Ultimate Resorts and Private Escapes instead entered into a joint-venture agreement. For members of the companies, it was as if the merger had been completed.
Survival rather than growth
As with many companies, the past two years became about survival rather than growth.
For 2008, both Private Escapes and Ultimate Resorts operated at a loss – $14.2 million and $23.2 million, respectively. The firms were able to shed $18 million per year in operating costs through several rounds of layoffs and cost cutting. In the Fort Collins office, employment fell from about 50 to around 20, and parts of the 14,000-square-foot building at 145 Mountain Ave. are available for subleasing.
In September, the firms finalized a $110 million credit facility with CapitalSource, forming Ultimate Escapes Holdings LLC. The merger of Ultimate Resorts and Private Escapes would have occurred with or without Secure America, but the pending deal would not have gone forward without the merger, according to Keith.
“There are a lot of hurdles in this process,” he said.
In order to close the acquisition, Secure America’s shareholders must approve:
- a warrant amendment proposal;
- a pre-acquisition charter amendment;
- the acquisition proposal;
- a post-acquisition charter amendment proposal.

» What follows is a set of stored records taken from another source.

### src/rtl/alu_pipe_mc.sv
// Multi-cycle ALU: single-cycle logic/arith/shift ops, iterative shift-add MUL,
// result presented under a valid/ready handshake with a one-deep output register.
module alu_pipe_mc #(
  parameter int WIDTH = 8
) (
  input  logic             CLK,
  input  logic             RESET,
  input  logic [WIDTH-1:0] DATA1,
  input  logic [WIDTH-1:0] DATA2,
  input  logic [2:0]       SELECT,
  input  logic             IN_VALID,
  output logic             IN_READY,
  output logic [WIDTH-1:0] RESULT,
  output logic             ZERO,
  output logic             CARRY,
  output logic             OVERFLOW,
  output logic             OUT_VALID,
  input  logic             OUT_READY
);
  localparam int SW = $clog2(WIDTH);

  localparam logic [2:0] OP_FWD = 3'b000, OP_ADD = 3'b001, OP_AND = 3'b010, OP_OR  = 3'b011,
                         OP_SUB = 3'b100, OP_MUL = 3'b101, OP_SLL = 3'b110, OP_SRA = 3'b111;

  typedef enum logic [1:0] {IDLE, BUSY, HOLD} state_t;
  state_t state, state_nxt;

  logic               accept, is_mul, mul_done;
  logic [WIDTH-1:0]   alu_res;
  logic               alu_c, alu_v;
  logic [WIDTH:0]     sum, diff;
  logic [SW-1:0]      sh;
  logic [2*WIDTH-1:0] mcand, acc, prod;
  logic [WIDTH-1:0]   mplier;
  logic [SW-1:0]      cnt;

  assign accept   = IN_VALID & IN_READY;
  assign is_mul   = (SELECT == OP_MUL);
  assign mul_done = (state == BUSY) && (cnt == SW'(WIDTH - 1));
  assign prod     = acc + (mplier[0] ? mcand : '0);

  // state register
  always_ff @(posedge CLK or posedge RESET) begin
    if (RESET) state <= IDLE;
    else       state <= state_nxt;
  end

  // next state
  always_comb begin
    state_nxt = state;
    case (state)
      IDLE: if (accept) state_nxt = is_mul ? BUSY : HOLD;
      BUSY: if (mul_done) state_nxt = HOLD;
      HOLD: if (OUT_READY) state_nxt = accept ? (is_mul ? BUSY : HOLD) : IDLE;
      default: state_nxt = IDLE;
    endcase
  end

  // handshake outputs
  always_comb begin
    IN_READY  = !RESET && ((state == IDLE) || ((state == HOLD) && OUT_READY));
    OUT_VALID = (state == HOLD);
  end

  // single-cycle ops, evaluated on the live operands at the accept edge
  always_comb begin
    sh      = DATA2[SW-1:0];
    sum     = {1'b0, DATA1} + {1'b0, DATA2};
    diff    = {1'b0, DATA1} - {1'b0, DATA2};
    alu_res = '0;
    alu_c   = 1'b0;
    alu_v   = 1'b0;
    case (SELECT)
      OP_FWD: alu_res = DATA2;
      OP_ADD: begin
        alu_res = sum[WIDTH-1:0];
        alu_c   = sum[WIDTH];
        alu_v   = (DATA1[WIDTH-1] == DATA2[WIDTH-1]) && (sum[WIDTH-1] != DATA1[WIDTH-1]);
      end
      OP_AND: alu_res = DATA1 & DATA2;
      OP_OR:  alu_res = DATA1 | DATA2;
      OP_SUB: begin
        alu_res = diff[WIDTH-1:0];
        alu_c   = diff[WIDTH];
        alu_v   = (DATA1[WIDTH-1] != DATA2[WIDTH-1]) && (diff[WIDTH-1] != DATA1[WIDTH-1]);
      end
      OP_SLL: alu_res = DATA1 << sh;
      OP_SRA: alu_res = $signed(DATA1) >>> sh;
      default: alu_res = '0;
    endcase
  end

  // multiplier iteration and result register
  always_ff @(posedge CLK or posedge RESET) begin
    if (RESET) begin
      mcand    <= '0;
      mplier   <= '0;
      acc      <= '0;
      cnt      <= '0;
      RESULT   <= '0;
      ZERO     <= 1'b0;
      CARRY    <= 1'b0;
      OVERFLOW <= 1'b0;
    end else begin
      if (accept && is_mul) begin
        mcand  <= {{WIDTH{1'b0}}, DATA1};
        mplier <= DATA2;
        acc    <= '0;
        cnt    <= '0;
      end else if (state == BUSY) begin
        acc    <= prod;
        mcand  <= mcand << 1;
        mplier <= mplier >> 1;
        cnt    <= cnt + 1'b1;
      end
      // last multiplier bit folds straight into the result so HOLD lands WIDTH edges after accept
      if (accept && !is_mul) begin
        RESULT   <= alu_res;
        ZERO     <= (alu_res == '0);
        CARRY    <= alu_c;
        OVERFLOW <= alu_v;
      end else if (mul_done) begin
        RESULT   <= prod[WIDTH-1:0];
        ZERO     <= (prod[WIDTH-1:0] == '0);
        CARRY    <= |prod[2*WIDTH-1:WIDTH];
        OVERFLOW <= 1'b0;
      end
    end
  end
endmodule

Secure America was formed to invest specifically in the homeland security industry. According to its U.S. Security and Exchange Commission filings, the company “considered and analyzed numerous companies and acquisition opportunities in the homeland security industry … but did not believe that any of those candidates would be as attractive to public stockholders as the proposed acquisition.”
Deadline pressure normal
With the October deadline looming, it would seem that Secure America is under pressure. However, it is the norm for SPAC deals to push their deadlines.
“It behooves you to wait until the deadline,´ said Michael Tew of independent research firm SPAC Research Partners, based in New York.

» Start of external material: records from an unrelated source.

--- src/rtl/conv_window_sequencer_if.sv ---
// Result stream between the convolution window sequencer and its consumer.
// The master drives one result per handshake together with its output coordinate.
interface conv_window_sequencer_if #(
    parameter int RW = 4,
    parameter int CW = 2
);
    logic          res_valid;
    logic          res_ready;
    logic [RW-1:0] res_data;
    logic [CW-1:0] res_row;
    logic [CW-1:0] res_col;

    modport master (
        output res_valid,
        output res_data,
        output res_row,
        output res_col,
        input  res_ready
    );

    modport slave (
        input  res_valid,
        input  res_data,
        input  res_row,
        input  res_col,
        output res_ready
    );
endinterface
[config.mk]
export PLATFORM = sky130hd
export DESIGN_NAME = qspi_master
export DESIGN_NICKNAME = d
export VERILOG_FILES = /design/src/rtl/qspi_master.sv
export SDC_FILE = /design/constraint.sdc
export NUM_CORES = 1
export LEC_CHECK = 0
export ABC_CLOCK_PERIOD_IN_PS = 2900
export CORE_ASPECT_RATIO = 1.2
export CORE_MARGIN = 2
export CORE_UTILIZATION = 40
export DETAILED_ROUTE_END_ITERATION = 10
export PLACE_DENSITY = 0.69
export RECOVER_POWER = 100
export SLEW_MARGIN = 30
export SYNTH_ARGS = -nofsm -noshare
export SYNTH_HDL_FRONTEND = slang
export SYNTH_SLANG_ARGS = --single-unit
[constraint.sdc]
create_clock -name i_clk -period 2.9 [get_ports i_clk]
set_input_delay 0.29 -clock i_clk [delete_from_list [all_inputs] [get_ports i_clk]]
set_output_delay 0.29 -clock i_clk [all_outputs]
set_load 0.03 [all_outputs]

He explained that an SPAC management team takes all the time allotted to review as many deals as possible.
SPACs, also known as blank-check companies, have been around for decades, but really became mainstream in 2006 and 2007, when Secure America was formed. Tew explained that investment banks became involved in the market, underwriting deals worth hundreds of millions of dollars. One of the largest SPACs to date is Liberty International, raising $878 million with its initial offering on the NYSE Euronext exchange.
Tew anticipates there will be an SPAC hiatus during 2010 while the market evaluates value and best practices. One major change will be to the founder’s shares provisions. Now, the management team charged with completing the deal can get up to 20 percent of the shares.

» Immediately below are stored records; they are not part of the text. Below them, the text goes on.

`config.mk`:
```
export PLATFORM = sky130hd
export DESIGN_NAME = bias_buffer_ctrl
export DESIGN_NICKNAME = d
export VERILOG_FILES = /design/src/rtl/bias_ctrl_pkg.sv /design/src/rtl/rd_tag_pipe.sv /design/src/rtl/bias_buffer_ctrl.sv
export SDC_FILE = /design/constraint.sdc
export NUM_CORES = 1
export LEC_CHECK = 0
export ABC_CLOCK_PERIOD_IN_PS = 6750
export BUFFER_PORTS_ARGS = -buffer_cell sky130_fd_sc_hd__buf_2
export CAP_MARGIN = 40
export CORE_MARGIN = 2
export CORE_UTILIZATION = 25
export CTS_BUF_LIST = sky130_fd_sc_hd__clkbuf_16
export CTS_CLUSTER_SIZE = 30
export DETAILED_ROUTE_END_ITERATION = 8
export PLACE_DENSITY = 0.44
export SLEW_MARGIN = 10
export SYNTH_ARGS = -nofsm -noshare
export SYNTH_HDL_FRONTEND = slang
export SYNTH_SLANG_ARGS = --single-unit
export TNS_END_PERCENT = 1
```
`constraint.sdc`:
```
create_clock -name clk -period 6.75 [get_ports clk]
set_clock_uncertainty 0.15 [all_clocks]
set_input_delay 1.35 -clock clk [delete_from_list [all_inputs] [get_ports clk]]
set_output_delay 1.35 -clock clk [all_outputs]
set_load 0.05 [all_outputs]
```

“That’s very rich, by any standards,” Tew said.
Such provisions are proving to be very dilutive, especially for deals to purchase companies that aren’t in hyper-growth mode, and management teams are already making concessions.
Before the 2006-07 boom, SPAC deals were a more modest $40 million to $70 million – a size that really presents a better value.
“We’ll definitely go back to that framework,” Tew said.
With proceeds of $79.2 million, after fees, Secure America pushes the high edge of Tew’s range.
Industry under siege
The deal will not affect the resort members for Ultimate Escapes in any substantial way, Keith said. In fact, they will now enjoy the transparency of operations required by publicly traded companies. The new capital will also provide a greater sense of security in an industry that’s been under siege.
“Most of our competition is gone,” Keith said.
Several luxury resort companies have filed bankruptcy during the last year. Denver’s High Country Club filed Chapter 7 bankruptcy in January, following an earlier attempt to restructure without assistance from the courts. Salt Lake City-based Soltice filed for bankruptcy in March, leaving about four firms in the business, down from about a dozen.
“(The economy) has reshaped the industry,” Keith said.
But there are signs that the model is still an attractive one. Hospitality industry giant Ritz-Carlton launched its Ritz-Carlton Destination Club earlier this year.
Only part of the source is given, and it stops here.